Tinggal Di Gubuk Miring Sendirian, Pria 73 Tahun Tak Andalkan Bantuan

Sudah sejak tujuh tahun lalu, Maksum, seorang pria lanjut usia berusia 73 tahun itu, tinggal sendirian di gubuk reotnya. Gubuk berukuran sekitar 3×3 meter itupun kondisinya sudah sangat memprihatinkan. Hampir seluruh bagian gubuk berdinding geribik itu, ditopang dengan kayu bambu karena posisinya sudah miring. Gubuk yang berada di Desa Bangun Rejo, Kecamatan Gunung Sugih, Lampung Tengah tersebut, juga merupakan pemberian warga. Hal itu karena warga kasihan melihat Maksum hanya tinggal seorang diri setelah istrinya meninggal, dan anak-anaknya pergi entah kemana.
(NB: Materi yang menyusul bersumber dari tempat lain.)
**src/als_pkg.sv**
```systemverilog
// Shared types, constants and register codes of the addressable LED serialiser.
package als_pkg;

  localparam int MAX_LEDS_DEF   = 16;
  localparam int COLOR_BITS_DEF = 24;

  localparam int CFG_IDX_W  = 3;
  localparam int CFG_DATA_W = 16;

  localparam logic [CFG_IDX_W-1:0] REG_ZERO_HIGH  = 3'd0;
  localparam logic [CFG_IDX_W-1:0] REG_ONE_HIGH   = 3'd1;
  localparam logic [CFG_IDX_W-1:0] REG_BIT_PERIOD = 3'd2;
  localparam logic [CFG_IDX_W-1:0] REG_LATCH      = 3'd3;
  localparam logic [CFG_IDX_W-1:0] REG_LEDS       = 3'd4;

  localparam logic [15:0] ZERO_HIGH_RST  = 16'd20;
  localparam logic [15:0] ONE_HIGH_RST   = 16'd40;
  localparam logic [15:0] BIT_PERIOD_RST = 16'd63;
  localparam logic [15:0] LATCH_RST      = 16'd1500;
  localparam logic [4:0]  LEDS_RST       = 5'd16;
  localparam logic [15:0] COUNT_MAX      = 16'hFFFF;
  localparam logic [23:0] RESET_COLOR    = 24'hFFFFFF;

  typedef struct packed {
    logic        start_frame;
    logic        write_enable;
    logic [3:0]  write_index;
    logic [23:0] write_color;
  } in_item_t;

  typedef struct packed {
    logic line_level;
    logic sending;
    logic ready_to_show;
    logic frame_done;
  } out_item_t;

endpackage

```
**src/als_pixel_store.sv**
```systemverilog
// Pixel colour memory with registered read, per-entry valid bits and write forwarding.
module als_pixel_store #(
  parameter int DEPTH = als_pkg::MAX_LEDS_DEF,
  parameter int WIDTH = als_pkg::COLOR_BITS_DEF,
  parameter int AW    = (DEPTH > 1) ? $clog2(DEPTH) : 1
) (
  input  logic             clk,
  input  logic             rst,
  input  logic             wr_en,
  input  logic [AW-1:0]    wr_addr,
  input  logic [WIDTH-1:0] wr_data,
  input  logic [AW-1:0]    rd_addr_next,
  input  logic [AW-1:0]    rd_addr,
  output logic [WIDTH-1:0] rd_word
);
  import als_pkg::*;

  localparam logic [WIDTH-1:0] BLANK = WIDTH'(RESET_COLOR);

  logic [WIDTH-1:0] mem [DEPTH];
  logic [DEPTH-1:0] valid;
  logic [WIDTH-1:0] mem_q;
  logic [WIDTH-1:0] hit_data_q;
  logic             valid_q;
  logic             hit_q;
  logic [WIDTH-1:0] stored_word;

  always_ff @(posedge clk) begin
    if (wr_en) begin
      mem[wr_addr] <= wr_data;
    end
    mem_q <= mem[rd_addr_next];
    hit_data_q <= wr_data;
  end

  always_ff @(posedge clk) begin
    if (rst) begin
      valid   <= '0;
      valid_q <= 1'b0;
      hit_q   <= 1'b0;
    end else begin
      if (wr_en) begin
        valid[wr_addr] <= 1'b1;
      end
      valid_q <= valid[rd_addr_next];
      hit_q   <= wr_en && (wr_addr == rd_addr_next);
    end
  end

  // An entry never written reads as the reset colour.
  assign stored_word = hit_q ? hit_data_q : (valid_q ? mem_q : BLANK);
  assign rd_word = (wr_en && (wr_addr == rd_addr)) ? wr_data : stored_word;

endmodule

```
Untuk memenuhi kebutuhan ekonomi sehari-hari, Maksum yang menderita gangguan pada pendengaran tersebut, mencari rongsokan atau kardus bekas untuk dijual. Setiap hari ia berkeliling desa atau luar desa menggunakan sepeda bututnya. Menurut salah satu warga, Karim, meski sudah renta, “Maksum adalah seorang pekerja keras dan tidak mau mengandalkan bantuan dari siapapun,” ujarnya. Namun, warga sekitar yang merasa iba pun kerap membantu Maksum seadanya.